One could try to figure out a bit more about the network from this. But whatever we make from these, it won't change your situation.

unfortunately I'm under contract for a year

Is the contract binding, if they cannot deliver the service, you signed up for? If they called the product an Internet connection, I would say an IP address is part of the service you were promised, unless the conditions didn't clearly stated otherwise.

A reasonable minimum to expect today is either one public IPv4 address, or NATed IPv4 access plus a static routed IPv6 prefix.

Before you try to get out of the contract, you should of course ensure that you can get better service somewhere else. If you consider switching to another ISP, ask the new ISP about what addresses they will give you.

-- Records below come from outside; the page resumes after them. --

<file path="src/rtl/uart_loopback_bist_if.sv">
// uart_loopback_bist_if: run-control and serial-line bundle for the UART loopback BIST.
//   START       - one-cycle run request (master -> slave)
//   RsRx        - serial receive line, asynchronous to the clock (master -> slave)
//   RsTx        - serial transmit line, idles high (slave -> master)
//   BUSY/DONE   - run in progress / run finished (slave -> master)
//   PASS        - run finished with no errored frames, valid while DONE (slave -> master)
//   ERR_COUNT   - errored frames in the current or last run (slave -> master)
//   FRAME_COUNT - frames resolved in the current run (slave -> master)
interface uart_loopback_bist_if;
  logic        START;
  logic        RsRx;
  logic        RsTx;
  logic        BUSY;
  logic        DONE;
  logic        PASS;
  logic [15:0] ERR_COUNT;
  logic [15:0] FRAME_COUNT;

  modport master (
    output START, RsRx,
    input  RsTx, BUSY, DONE, PASS, ERR_COUNT, FRAME_COUNT
  );

  modport slave (
    input  START, RsRx,
    output RsTx, BUSY, DONE, PASS, ERR_COUNT, FRAME_COUNT
  );
endinterface

</file>
<file path="src/rtl/uart_loopback_bist.sv">
// uart_loopback_bist: sends NUM_FRAMES UART frames with an incrementing payload
// (starting at SEED), waits for each to come back on RsRx, and counts frames whose
// echo is wrong (data, parity or stop bit) or never arrives.
//   CLK   - single clock, rising edge
//   RESET - synchronous, active-high
//   bus   - slave side of uart_loopback_bist_if (START, RsRx in; RsTx, BUSY, DONE,
//           PASS, ERR_COUNT, FRAME_COUNT out)
module uart_loopback_bist #(
  parameter int DATA_BITS    = 8,
  parameter int CLKS_PER_BIT = 16,
  parameter int PARITY       = 0,
  parameter int STOP_BITS    = 1,
  parameter int NUM_FRAMES   = 16,
  parameter int SEED         = 8'hA5,
  parameter int TIMEOUT_CLKS = 4*CLKS_PER_BIT
) (
  input logic CLK,
  input logic RESET,
  uart_loopback_bist_if.slave bus
);

  localparam logic [2:0] IDLE       = 3'd0;
  localparam logic [2:0] START_BIT  = 3'd1;
  localparam logic [2:0] DATA       = 3'd2;
  localparam logic [2:0] PARITY_BIT = 3'd3;
  localparam logic [2:0] STOP       = 3'd4;
  localparam logic [2:0] WAIT_RX    = 3'd5;

  localparam logic [1:0] RX_IDLE  = 2'd0;
  localparam logic [1:0] RX_START = 2'd1;
  localparam logic [1:0] RX_BITS  = 2'd2;

  // Bits after the start bit: data, optional parity, stop bits.
  localparam int RX_W = DATA_BITS + ((PARITY != 0) ? 1 : 0) + STOP_BITS;

  localparam logic [15:0]          BIT_LAST  = 16'(CLKS_PER_BIT - 1);
  localparam logic [15:0]          HALF_LAST = 16'(CLKS_PER_BIT/2 - 1);
  localparam logic [3:0]           DATA_LAST = 4'(DATA_BITS - 1);
  localparam logic [3:0]           STOP_LAST = 4'(STOP_BITS - 1);
  localparam logic [3:0]           RX_LAST   = 4'(RX_W - 1);
  localparam logic [31:0]          TO_LAST   = 32'(TIMEOUT_CLKS - 1);
  localparam logic [15:0]          NF        = 16'(NUM_FRAMES);
  localparam logic [DATA_BITS-1:0] SEED_D    = DATA_BITS'(SEED);
  localparam logic [DATA_BITS-1:0] ONE_D     = DATA_BITS'(1);

  // TX side / run control
  logic [2:0]           txState;
  logic [15:0]          txCnt;
  logic [3:0]           txIdx;
  logic [DATA_BITS-1:0] txShift;
  logic [DATA_BITS-1:0] payload;
  logic                 txLine;
  logic                 busy, done, pass;
  logic [15:0]          errCount, frameCount;
  logic [31:0]          waitCnt;

  // RX side
  logic                 sync1, sync2, syncPrev;
  logic [1:0]           rxState;
  logic [15:0]          rxCnt;
  logic [3:0]           rxIdx;
  logic [RX_W-2:0]      rxShift;
  logic                 rxStale, rxPending, rxPendErr;

  logic                 startAcc, rxBusy, rxStartEv, rxLastSample;
  logic                 resolve, resolveErr, lastFrame, frameStart;
  logic                 parityBit, rxParErr, rxFrameErr;
  logic [RX_W-1:0]      rxVec;
  logic [DATA_BITS-1:0] rxData;
  logic [STOP_BITS-1:0] rxStops;

  assign startAcc     = bus.START && !busy;
  assign rxBusy       = rxState != RX_IDLE;
  assign rxStartEv    = (rxState == RX_IDLE) && syncPrev && !sync2;
  assign rxLastSample = (rxState == RX_BITS) && (rxCnt == BIT_LAST) && (rxIdx == RX_LAST);

  // Received bits arrive LSB first and shift in from the top; rxVec is the frame
  // including the bit being sampled this cycle.
  assign rxVec   = {sync2, rxShift};
  assign rxData  = rxVec[DATA_BITS-1:0];
  assign rxStops = rxVec[RX_W-1 -: STOP_BITS];

  assign parityBit = (PARITY == 2) ? ~^payload : ^payload;

  always_comb begin
    rxParErr = 1'b0;
    if (PARITY == 1)      rxParErr = ^rxVec[DATA_BITS:0];
    else if (PARITY == 2) rxParErr = ~^rxVec[DATA_BITS:0];
  end

  assign rxFrameErr = (rxData != payload) || rxParErr || !(&rxStops);

  // A frame resolves on a pending echo, or as a timeout once the wait has expired
  // with no reception in progress.
  assign resolve    = (txState == WAIT_RX) && (rxPending || (!rxBusy && waitCnt >= TO_LAST));
  assign resolveErr = rxPending ? rxPendErr : 1'b1;
  assign lastFrame  = (frameCount + 16'd1) == NF;
  assign frameStart = ((txState == IDLE) && startAcc) || (resolve && !lastFrame);

  always_ff @(posedge CLK) begin
    if (RESET) begin
      txState    <= IDLE;
      txCnt      <= '0;
      txIdx      <= '0;
      txShift    <= '0;
      payload    <= SEED_D;
      txLine     <= 1'b1;
      busy       <= 1'b0;
      done       <= 1'b0;
      pass       <= 1'b0;
      errCount   <= '0;
      frameCount <= '0;
      waitCnt    <= '0;
    end else begin
      case (txState)
        IDLE: if (startAcc) begin
          busy       <= 1'b1;
          done       <= 1'b0;
          pass       <= 1'b0;
          errCount   <= '0;
          frameCount <= '0;
          payload    <= SEED_D;
          txLine     <= 1'b0;
          txCnt      <= '0;
          txState    <= START_BIT;
        end
        START_BIT: if (txCnt == BIT_LAST) begin
          txCnt   <= '0;
          txLine  <= payload[0];
          txShift <= payload >> 1;
          txIdx   <= '0;
          txState <= DATA;
        end else txCnt <= txCnt + 16'd1;
        DATA: if (txCnt == BIT_LAST) begin
          txCnt <= '0;
          if (txIdx == DATA_LAST) begin
            txIdx <= '0;
            if (PARITY != 0) begin
              txLine  <= parityBit;
              txState <= PARITY_BIT;
            end else begin
              txLine  <= 1'b1;
              txState <= STOP;
            end
          end else begin
            txLine  <= txShift[0];
            txShift <= txShift >> 1;
            txIdx   <= txIdx + 4'd1;
          end
        end else txCnt <= txCnt + 16'd1;
        PARITY_BIT: if (txCnt == BIT_LAST) begin
          txCnt   <= '0;
          txLine  <= 1'b1;
          txState <= STOP;
        end else txCnt <= txCnt + 16'd1;
        STOP: if (txCnt == BIT_LAST) begin
          txCnt <= '0;
          if (txIdx == STOP_LAST) begin
            waitCnt <= '0;
            txState <= WAIT_RX;
          end else txIdx <= txIdx + 4'd1;
        end else txCnt <= txCnt + 16'd1;
        WAIT_RX: if (resolve) begin
          frameCount <= frameCount + 16'd1;
          if (resolveErr && errCount != 16'hFFFF) errCount <= errCount + 16'd1;
          payload <= payload + ONE_D;
          if (lastFrame) begin
            busy    <= 1'b0;
            done    <= 1'b1;
            pass    <= (errCount == 16'd0) && !resolveErr;
            txState <= IDLE;
          end else begin
            txLine  <= 1'b0;
            txCnt   <= '0;
            txState <= START_BIT;
          end
        end else if (waitCnt < TO_LAST) waitCnt <= waitCnt + 32'd1;
        default: txState <= IDLE;
      endcase
    end
  end

  always_ff @(posedge CLK) begin
    if (RESET) begin
      sync1     <= 1'b1;
      sync2     <= 1'b1;
      syncPrev  <= 1'b1;
      rxState   <= RX_IDLE;
      rxCnt     <= '0;
      rxIdx     <= '0;
      rxShift   <= '0;
      rxStale   <= 1'b0;
      rxPending <= 1'b0;
      rxPendErr <= 1'b0;
    end else begin
      sync1    <= bus.RsRx;
      sync2    <= sync1;
      syncPrev <= sync2;

      case (rxState)
        RX_IDLE: if (rxStartEv) begin
          rxCnt   <= '0;
          rxState <= RX_START;
        end
        RX_START: if (rxCnt == HALF_LAST) begin
          rxCnt   <= '0;
          rxIdx   <= '0;
          // High at mid start bit: a glitch, drop it silently.
          rxState <= sync2 ? RX_IDLE : RX_BITS;
        end else rxCnt <= rxCnt + 16'd1;
        RX_BITS: if (rxCnt == BIT_LAST) begin
          rxCnt   <= '0;
          rxShift <= rxVec[RX_W-1:1];
          if (rxIdx == RX_LAST) rxState <= RX_IDLE;
          else                  rxIdx   <= rxIdx + 4'd1;
        end else rxCnt <= rxCnt + 16'd1;
        default: rxState <= RX_IDLE;
      endcase

      // A reception already under way when a new frame goes out belongs to an
      // earlier (timed-out or pre-run) frame and must not be credited.
      if (rxStartEv)                rxStale <= frameStart;
      else if (frameStart && rxBusy) rxStale <= 1'b1;

      if (frameStart || resolve) rxPending <= 1'b0;
      else if (rxLastSample && !rxStale && busy) begin
        rxPending <= 1'b1;
        rxPendErr <= rxFrameErr;
      end
    end
  end

  assign bus.RsTx        = txLine;
  assign bus.BUSY        = busy;
  assign bus.DONE        = done;
  assign bus.PASS        = pass;
  assign bus.ERR_COUNT   = errCount;
  assign bus.FRAME_COUNT = frameCount;

endmodule

</file>
<file path="src/flat_wrapper.sv">
// flat-port wrapper written by rule: the top's interface ports become plain ports
module uart_loopback_bist_flat 
#(
  parameter int DATA_BITS    = 8,
  parameter int CLKS_PER_BIT = 16,
  parameter int PARITY       = 0,
  parameter int STOP_BITS    = 1,
  parameter int NUM_FRAMES   = 16,
  parameter int SEED         = 8'hA5,
  parameter int TIMEOUT_CLKS = 4*CLKS_PER_BIT
)
  (CLK, RESET, bus_START, bus_RsRx, bus_RsTx, bus_BUSY, bus_DONE, bus_PASS, bus_ERR_COUNT, bus_FRAME_COUNT);
  uart_loopback_bist_if bus_i ();
  input logic CLK;
  input logic RESET;
  input wire logic [$bits(bus_i.START)-1:0] bus_START;
  input wire logic [$bits(bus_i.RsRx)-1:0] bus_RsRx;
  output wire logic [$bits(bus_i.RsTx)-1:0] bus_RsTx;
  output wire logic [$bits(bus_i.BUSY)-1:0] bus_BUSY;
  output wire logic [$bits(bus_i.DONE)-1:0] bus_DONE;
  output wire logic [$bits(bus_i.PASS)-1:0] bus_PASS;
  output wire logic [$bits(bus_i.ERR_COUNT)-1:0] bus_ERR_COUNT;
  output wire logic [$bits(bus_i.FRAME_COUNT)-1:0] bus_FRAME_COUNT;
  assign bus_i.START = bus_START;
  assign bus_i.RsRx = bus_RsRx;
  assign bus_RsTx = bus_i.RsTx;
  assign bus_BUSY = bus_i.BUSY;
  assign bus_DONE = bus_i.DONE;
  assign bus_PASS = bus_i.PASS;
  assign bus_ERR_COUNT = bus_i.ERR_COUNT;
  assign bus_FRAME_COUNT = bus_i.FRAME_COUNT;
  uart_loopback_bist #(.DATA_BITS(DATA_BITS), .CLKS_PER_BIT(CLKS_PER_BIT), .PARITY(PARITY), .STOP_BITS(STOP_BITS), .NUM_FRAMES(NUM_FRAMES), .SEED(SEED), .TIMEOUT_CLKS(TIMEOUT_CLKS)) u_core (.CLK(CLK), .RESET(RESET), .bus(bus_i));
endmodule
</file>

It might even be that your current ISP fixes the problem once you call them. Giving NATed access by default and a public address to anybody who ask for it would make sense for an ISP, as that would probably reduce their usage of IP addresses significantly. If they additionally give only one public address to those who ask for one, but multiple local addresses to those going through carrier grade NAT, then those who don't ask for a public address don't have to buy their own router.

I'll try SixXS.  I actually still have a tunnel through them, though I disabled it when I moved to HE.  My main issue with them was that the setup was quite a bit more difficult than HE's.

Supporting different protocols will of course add to the complexity. Though it could be setting up SixXS access is more complicated than it needed to be.

Please update this thread and let us know how it turns out, both with your ISP and with SixXS configuration, if you give it a try.

Options are:
Disabled
Autodetect
6to4
Passthrough
Fixed
DHCP
PPPoE
AutoConfig

None of them sound promising. But I am not sure what all of them mean, so maybe something useful is hidden on one of them. You could post a screenshot of the configuration page for each of them, so we can see if there is anything useful.